2004-08-24 Thread J. Andrew Rogers
David Hart wrote:
 Because the memory controller resides on the CPU in 
 Opteron systems, all 8 CPUs must be populated, but
 this can be achieved with the slowest/cheapest model,
 the Opteron 840 (1.4 GHz). 


I would second using the cheapest CPU part available, which currently is
the 1.6GHz part, you'll save pocket change by going with the 1.4GHz part
(for the 2xx series, the difference is about $10).

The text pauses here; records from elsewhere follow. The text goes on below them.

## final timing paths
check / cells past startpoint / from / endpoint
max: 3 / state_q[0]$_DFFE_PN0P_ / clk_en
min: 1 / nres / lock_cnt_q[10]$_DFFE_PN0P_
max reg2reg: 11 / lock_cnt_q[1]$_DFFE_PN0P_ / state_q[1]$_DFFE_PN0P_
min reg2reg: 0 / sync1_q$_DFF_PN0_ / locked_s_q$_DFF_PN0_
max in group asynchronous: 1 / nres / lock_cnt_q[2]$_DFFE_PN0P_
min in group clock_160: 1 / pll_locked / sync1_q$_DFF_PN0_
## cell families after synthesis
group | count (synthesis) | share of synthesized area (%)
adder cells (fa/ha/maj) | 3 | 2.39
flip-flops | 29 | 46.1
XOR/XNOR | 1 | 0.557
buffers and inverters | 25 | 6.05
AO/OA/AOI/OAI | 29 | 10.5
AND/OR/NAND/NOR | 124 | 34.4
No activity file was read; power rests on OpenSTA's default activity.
<file path="config.mk">
export PLATFORM = sky130hd
export DESIGN_NAME = alu_sequencer
export DESIGN_NICKNAME = d
export VERILOG_FILES = /design/src/rtl/alu_sequencer.sv
export SDC_FILE = /design/constraint.sdc
export NUM_CORES = 1
export LEC_CHECK = 0
export CELL_PAD_IN_SITES_DETAIL_PLACEMENT = 0
export CELL_PAD_IN_SITES_GLOBAL_PLACEMENT = 1
export CORE_MARGIN = 3
export CORE_UTILIZATION = 41
export DETAILED_ROUTE_END_ITERATION = 10
export HOLD_SLACK_MARGIN = 0.15
export PLACE_DENSITY_LB_ADDON = 0.05
export SYNTH_ARGS = -nofsm -noshare
export SYNTH_HDL_FRONTEND = slang
export SYNTH_SLANG_ARGS = --single-unit
export TNS_END_PERCENT = 10
</file>
<file path="constraint.sdc">
create_clock -name clk -period 1.73 [get_ports clk]
set_input_delay 0.346 -clock clk [delete_from_list [all_inputs] [get_ports clk]]
set_output_delay 0.346 -clock clk [all_outputs]
set_load 0.01 [all_outputs]
</file>
## config.mk

```make
export PLATFORM = sky130hd
export DESIGN_NAME = lcd_sync_rx_flat
export DESIGN_NICKNAME = d
export VERILOG_FILES = /design/src/rtl/lcd_sync_rx_if.sv /design/src/rtl/lcd_sync_rx.sv /design/src/flat_wrapper.sv
export SDC_FILE = /design/constraint.sdc
export NUM_CORES = 1
export LEC_CHECK = 0
export CAP_MARGIN = 20
export CORE_MARGIN = 10
export CORE_UTILIZATION = 51
export CTS_CLUSTER_DIAMETER = 60
export CTS_CLUSTER_SIZE = 24
export DETAILED_ROUTE_END_ITERATION = 12
export GPL_TIMING_DRIVEN = 0
export HOLD_SLACK_MARGIN = 0.02
export PLACE_DENSITY = 0.79
export SYNTH_ARGS = -nofsm -noshare
export SYNTH_HDL_FRONTEND = slang
export SYNTH_SLANG_ARGS = --single-unit
```

## constraint.sdc

```tcl
create_clock -name clk -period 3 [get_ports clk]
set_input_delay 0.3 -clock clk [delete_from_list [all_inputs] [get_ports clk]]
set_output_delay 0.3 -clock clk [all_outputs]
set_load 0.01 [all_outputs]
```
--- src/flat_wrapper.sv ---
// flat-port wrapper written by rule: the top's interface ports become plain ports
module pc_fetch_sequencer_flat 
#(
  parameter logic [31:0] RESET_VECTOR = 32'hBFC00000,
  parameter logic [31:0] HALT_ADDR    = 32'h00000000
)
  (clk, rst, instr, instr_valid, exec_done, br_taken, br_target, pc, active, mem_mem_read, mem_mem_addr, mem_mem_waitrequest, mem_mem_readdata);
  pc_fetch_sequencer_if mem_i ();
  input  logic clk;
  input  logic rst;
  output logic [31:0] instr;
  output logic instr_valid;
  input  logic exec_done;
  input  logic br_taken;
  input  logic [31:0] br_target;
  output logic [31:0] pc;
  output logic active;
  output wire logic [$bits(mem_i.mem_read)-1:0] mem_mem_read;
  output wire logic [$bits(mem_i.mem_addr)-1:0] mem_mem_addr;
  input wire logic [$bits(mem_i.mem_waitrequest)-1:0] mem_mem_waitrequest;
  input wire logic [$bits(mem_i.mem_readdata)-1:0] mem_mem_readdata;
  assign mem_mem_read = mem_i.mem_read;
  assign mem_mem_addr = mem_i.mem_addr;
  assign mem_i.mem_waitrequest = mem_mem_waitrequest;
  assign mem_i.mem_readdata = mem_mem_readdata;
  pc_fetch_sequencer #(.RESET_VECTOR(RESET_VECTOR), .HALT_ADDR(HALT_ADDR)) u_core (.clk(clk), .rst(rst), .mem(mem_i), .instr(instr), .instr_valid(instr_valid), .exec_done(exec_done), .br_taken(br_taken), .br_target(br_target), .pc(pc), .active(active));
endmodule
--- config.mk ---
export PLATFORM = sky130hd
export DESIGN_NAME = pc_fetch_sequencer_flat
export DESIGN_NICKNAME = d
export VERILOG_FILES = /design/src/rtl/pc_fetch_sequencer_if.sv /design/src/rtl/pc_fetch_sequencer.sv /design/src/flat_wrapper.sv
export SDC_FILE = /design/constraint.sdc
export NUM_CORES = 1
export LEC_CHECK = 0
export ABC_AREA = 1
export CAP_MARGIN = 0
export CORE_UTILIZATION = 45
export CTS_BUF_LIST = sky130_fd_sc_hd__clkbuf_16
export DETAILED_ROUTE_END_ITERATION = 6
export PLACE_DENSITY = 0.8
export SLEW_MARGIN = 20
export SYNTH_ARGS = -nofsm -noshare
export SYNTH_HDL_FRONTEND = slang
export SYNTH_SLANG_ARGS = --single-unit
--- constraint.sdc ---
create_clock -name clk -period 3.55 [get_ports clk]
set_clock_uncertainty 0.05 [all_clocks]
set_input_delay 0.71 -clock clk [delete_from_list [all_inputs] [get_ports clk]]
set_output_delay 0.71 -clock clk [all_outputs]
set_load 0.01 [all_outputs]
File: src/rtl/mmio_bus.sv
// rtl/mmio_bus.sv - address decode for RAM, LED, free-running cycle counter and optional timer (MMIO_TIMER_EN)
`timescale 1ns/1ps
module mmio_bus #(
    parameter int          RAM_WORDS = 64,
    parameter logic [31:0] IO_BASE   = 32'hFFFF0000,
    parameter int          LED_W     = 8
) (
    input  logic             clk,
    input  logic             reset,
    input  logic [31:0]      adr,
    input  logic [31:0]      writedata,
    input  logic             memwrite,
    output logic [31:0]      readdata,
    output logic             ram_we,
    input  logic [31:0]      ram_rd,
    output logic [LED_W-1:0] leds,
    output logic             timer_irq
);
    localparam logic [31:0] RAM_LIMIT = 32'(RAM_WORDS * 4);
    localparam logic [29:0] IO_BASE_W = IO_BASE[31:2];

    logic             ram_sel;
    logic [29:0]      io_word;
    logic             io_led;
    logic             io_cycle;
    logic [LED_W-1:0] led_q, led_d;
    logic [31:0]      cycle_q, cycle_d;

    // Word offset into the I/O window; byte lanes adr[1:0] never take part in I/O decode.
    assign ram_sel  = adr < RAM_LIMIT;
    assign io_word  = adr[31:2] - IO_BASE_W;
    assign io_led   = !ram_sel && (io_word == 30'd0);
    assign io_cycle = !ram_sel && (io_word == 30'd1);
    assign ram_we   = memwrite & ram_sel;
    assign leds     = led_q;

    // LED takes the low writedata bits on a store; CYCLE free-runs and ignores stores.
    always_comb begin
        led_d   = led_q;
        cycle_d = cycle_q + 32'd1;
        if (memwrite && io_led) begin
            led_d = writedata[LED_W-1:0];
        end
    end

    // LED and cycle counter registers.
    always_ff @(posedge clk or negedge reset) begin
        if (!reset) begin
            led_q   <= '0;
            cycle_q <= '0;
        end else begin
            led_q   <= led_d;
            cycle_q <= cycle_d;
        end
    end

`ifdef MMIO_TIMER_EN
    typedef enum logic [1:0] {T_IDLE, T_RUN, T_EXPIRE} tstate_e;

    tstate_e     state_q, state_d;
    logic [31:0] tcount_q, tcount_d;
    logic [31:0] treload_q, treload_d;
    logic        en_q, en_d;
    logic        ar_q, ar_d;
    logic        irq_q, irq_d;
    logic        io_tcount;
    logic        io_tctrl;
    logic        io_treload;

    assign io_tcount  = !ram_sel && (io_word == 30'd2);
    assign io_tctrl   = !ram_sel && (io_word == 30'd3);
    assign io_treload = !ram_sel && (io_word == 30'd4);
    assign timer_irq  = irq_q;

    // Timer next state: hardware count/expire first, then software writes override, then IRQ set wins over clear.
    always_comb begin
        tcount_d  = tcount_q;
        treload_d = treload_q;
        en_d      = en_q;
        ar_d      = ar_q;
        irq_d     = irq_q;
        case (state_q)
            T_RUN:    tcount_d = tcount_q - 32'd1;
            T_EXPIRE: begin
                if (ar_q) begin
                    tcount_d = treload_q;
                end else begin
                    en_d = 1'b0;
                end
            end
            default: ;
        endcase
        if (memwrite && io_tcount) begin
            tcount_d = writedata;
        end
        if (memwrite && io_treload) begin
            treload_d = writedata;
        end
        if (memwrite && io_tctrl) begin
            en_d = writedata[0];
            ar_d = writedata[1];
            if (writedata[2]) begin
                irq_d = 1'b0;
            end
        end
        if (state_q == T_EXPIRE) begin
            irq_d = 1'b1;
        end
        if (!en_d) begin
            state_d = T_IDLE;
        end else if (tcount_d == 32'd0) begin
            state_d = T_EXPIRE;
        end else begin
            state_d = T_RUN;
        end
    end

    // Timer FSM and its registered control/status bits.
    always_ff @(posedge clk or negedge reset) begin
        if (!reset) begin
            state_q   <= T_IDLE;
            tcount_q  <= '0;
            treload_q <= '0;
            en_q      <= 1'b0;
            ar_q      <= 1'b0;
            irq_q     <= 1'b0;
        end else begin
            state_q   <= state_d;
            tcount_q  <= tcount_d;
            treload_q <= treload_d;
            en_q      <= en_d;
            ar_q      <= ar_d;
            irq_q     <= irq_d;
        end
    end
`else
    logic unused_wdata;

    assign unused_wdata = ^writedata;
    assign timer_irq    = 1'b0;
`endif

    // Zero-latency read mux; anything not decoded reads as zero.
    always_comb begin
        readdata = '0;
        if (ram_sel) begin
            readdata = ram_rd;
        end else if (io_led) begin
            readdata = 32'(led_q);
        end else if (io_cycle) begin
            readdata = cycle_q;
        end
`ifdef MMIO_TIMER_EN
        else if (io_tcount) begin
            readdata = tcount_q;
        end else if (io_tctrl) begin
            readdata = {29'd0, irq_q, ar_q, en_q};
        end else if (io_treload) begin
            readdata = treload_q;
        end
`endif
    end
endmodule
## config.mk

```make
export PLATFORM = sky130hd
export DESIGN_NAME = demux_l1_sched
export DESIGN_NICKNAME = d
export VERILOG_FILES = /design/src/rtl/demux_l1_sched_pkg.sv /design/src/rtl/demux_l1_sched_rr_pick.sv /design/src/rtl/demux_l1_sched.sv
export SDC_FILE = /design/constraint.sdc
export NUM_CORES = 1
export LEC_CHECK = 0
export CORE_MARGIN = 3
export CORE_UTILIZATION = 50
export DETAILED_ROUTE_END_ITERATION = 10
export PLACE_DENSITY_LB_ADDON = 0.1
export SETUP_SLACK_MARGIN = 0.2
export SLEW_MARGIN = 10
export SYNTH_ARGS = -nofsm -noshare
export SYNTH_HDL_FRONTEND = slang
export SYNTH_SLANG_ARGS = --single-unit
```

## constraint.sdc

```tcl
create_clock -name clk -period 2.76 [get_ports clk]
set_input_delay 0.276 -clock clk [delete_from_list [all_inputs] [get_ports clk]]
set_output_delay 0.276 -clock clk [all_outputs]
set_load 0.01 [all_outputs]
```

The low clock speed is deceptive.  If you use one of the AMD64 optimized
compilers (e.g. http://www.pathscale.com) rather than GCC, the real
performance is stunning even on slow CPU parts -- it is as fast or
faster than pretty much anything else in the general case.  For SMP
codes, the only thing comparable is the Unix Big Iron (e.g. IBM's Power
series boxen) in terms of how it scales across multiple processors.  Of
all the different architectures I touch, the Opteron is my favorite. 
Top-notch Big Iron performance at commodity prices.  Itanium is a bit
better for floating point (PPC970 only for DSP codes), but not much and
it is worse at a lot of other codes and expensive.  It is worth noting
that the Intel AMD64-compatible chips will be ISA compatible, but
missing all the features that make the Opterons scalable.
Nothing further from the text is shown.